En Buñuel no existe normalidad digna de ese nombre, además de que se burla sistemáticamente de toda forma de moralidad convencional. Si algo nos enseña –reacio que siempre fue a todo didacticismo– es a aceptar el mundo, y el uno al otro, como somos: imperfectos, animales, hipócritas, irracionales, inexplicables. En la primera semana de encuentros telemáticos, mientras el coronavirus arrasaba Nueva York y Detroit, debatimos Nazarín (1959), inspirada en una novela de Galdós y una de las varias obras de Buñuel que narran los intentos fallidos de sus protagonistas por vivir como santos. (Esta cinta contiene lo que sigue siendo una de las tomas más desoladoras en la historia del cine: una niña solitaria, caminando por una calle soleada de un pueblo que ha caído víctima de la peste negra, y que arrastra una sábana blanca mientras suenan las campanas mortuorias). Cuando Nazarín, un sacerdote ingenuo e inocente, se presenta al lado de la cama donde está muriéndose de la peste una joven mujer y le ofrece la salvación eterna, la mujer le dice que se largue porque prefiere morir, sin salvarse, en los brazos de su amante. Así también acaba derrotada por el mundo Viridiana, la novicia protagonista de la película del mismo nombre, de 1961. En la escena final, escandalosa, Buñuel burla a los censores franquistas al sugerir que Viridiana rechaza sus juramentos a favor de un ménage-à-trois con su primo y la criada. “A los santos deberíamos siempre juzgarlos culpables hasta que no se demuestre su inocencia”, escribía George Orwell. “La esencia del ser humano es que uno no busca la perfección, que uno está a veces dispuesto a cometer pecados por lealtad… y, al final, de ser derrotado y roto por la vida. (…) No hay duda de que el alcohol, el tabaco, etcétera, son cosas que a los santos les conviene evitar, pero la santidad también es una cosa que les conviene evitar a los seres humanos”.

Las películas de Buñuel son un antídoto contra toda forma de idealismo. “Se burla de la caridad”, escribía Pauline Kael, “y demuestra la lascivia y la mendacidad de los pobres y los bastardos”. “¿En qué cree Buñuel? Es imposible de pillar. No tiene un héroe o heroína típicos y no hay forma de comportamiento que escape a su mofa”. No me equivoqué al suponer que, confrontados con esa visión de la humanidad, mis estudiantes acabarían trastornados.

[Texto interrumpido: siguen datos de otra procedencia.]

### config.mk
export PLATFORM = sky130hd
export DESIGN_NAME = key_value_ipv4_parser_flat
export DESIGN_NICKNAME = d
export VERILOG_FILES = /design/src/rtl/kvip_pkg.sv /design/src/rtl/kvip_in_if.sv /design/src/rtl/kvip_out_if.sv /design/src/rtl/kvip_cfg.sv /design/src/rtl/kvip_step.sv /design/src/rtl/key_value_ipv4_parser.sv /design/src/flat_wrapper.sv
export SDC_FILE = /design/constraint.sdc
export NUM_CORES = 1
export LEC_CHECK = 0
export BUFFER_PORTS_ARGS = -buffer_cell sky130_fd_sc_hd__buf_2
export CORE_MARGIN = 4
export CORE_UTILIZATION = 50
export CTS_CLUSTER_SIZE = 8
export DETAILED_ROUTE_END_ITERATION = 8
export PLACE_DENSITY_LB_ADDON = 0.05
export SYNTH_ARGS = -nofsm -noshare
export SYNTH_HDL_FRONTEND = slang
export SYNTH_SLANG_ARGS = --single-unit
### constraint.sdc
create_clock -name clk_i -period 3.35 [get_ports clk_i]
set_clock_uncertainty 0.2 [all_clocks]
set_input_delay 0.1675 -clock clk_i [delete_from_list [all_inputs] [get_ports clk_i]]
set_output_delay 0.1675 -clock clk_i [all_outputs]
set_load 0.03 [all_outputs]
### src/rtl/kvip_pkg.sv
package kvip_pkg;

  // default longest key name in bytes
  localparam int unsigned KEY_MAX_DEF = 8;

  // register file shape
  localparam int unsigned APB_ADDR_W = 4;
  localparam int unsigned APB_DATA_W = 64;

  // register select, address bit 3
  localparam logic REG_KEY_CHARS  = 1'b0;
  localparam logic REG_KEY_LENGTH = 1'b1;

  // characters the parser reacts to
  localparam logic [7:0] CH_NUL  = 8'h00;
  localparam logic [7:0] CH_LF   = 8'h0A;
  localparam logic [7:0] CH_SP   = 8'h20;
  localparam logic [7:0] CH_DOT  = 8'h2E;
  localparam logic [7:0] CH_ZERO = 8'h30;
  localparam logic [7:0] CH_NINE = 8'h39;
  localparam logic [7:0] CH_EQ   = 8'h3D;

  localparam logic [1:0] MAX_DIGITS = 2'd3;
  localparam logic [1:0] LAST_OCTET = 2'd3;

  typedef enum logic [1:0] {
    PH_KEY,
    PH_ADDR,
    PH_DONE
  } kvip_phase_e;

  // parser state apart from the key position
  typedef struct packed {
    kvip_phase_e phase;
    logic [1:0]  octet_idx;
    logic [1:0]  digit_cnt;
    logic [9:0]  octet_val;
    logic [23:0] assembled;
  } kvip_state_t;

  localparam kvip_state_t ST_RESET = '{
    phase:     PH_KEY,
    octet_idx: 2'd0,
    digit_cnt: 2'd0,
    octet_val: 10'd0,
    assembled: 24'd0
  };

  // one result of the parse step
  typedef struct packed {
    logic        valid;
    logic        matched;
    logic [31:0] address;
  } kvip_res_t;

endpackage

Pero subestimé su capacidad de comprender y respetarla y de aprender de ella.

También subestimé su capacidad para asumir la ambigüedad. Ya que, por más que se burle del idealismo, la obra de Buñuel también constituye un ejemplo extraordinario del compromiso moral, político y artístico. Pasar un semestre entero en su compañía –y de los y las que asumen su legado, como la joven directora italiana Alice Rohrwacher– ha servido para que descubriéramos el tremendo poder del cine. Es un potencial que hoy, por lo general, sigue tan poco aprovechado como lo estaba en 1953, cuando Buñuel dio una conferencia en la Universidad Nacional Autónoma de México (UNAM). El cine, dijo en aquella ocasión, puede ser “instrumento de poesía, con todo lo que esta palabra pueda contener de sentido libertador, de subversión de la realidad, de umbral al mundo maravilloso del subconsciente, de inconformidad con la estrecha sociedad que nos rodea”. El poder del cine es aterrador, decía: “bastaría que el párpado blanco de la pantalla pudiera reflejar la luz que le es propia para que hiciera saltar el Universo”. Y, sin embargo –agregó–, “por el momento podemos dormir tranquilos, pues la luz cinematográfica está convenientemente dosificada y encadenada. En ninguna de las artes tradicionales existe una desproporción tan grande entre posibilidad y realización”.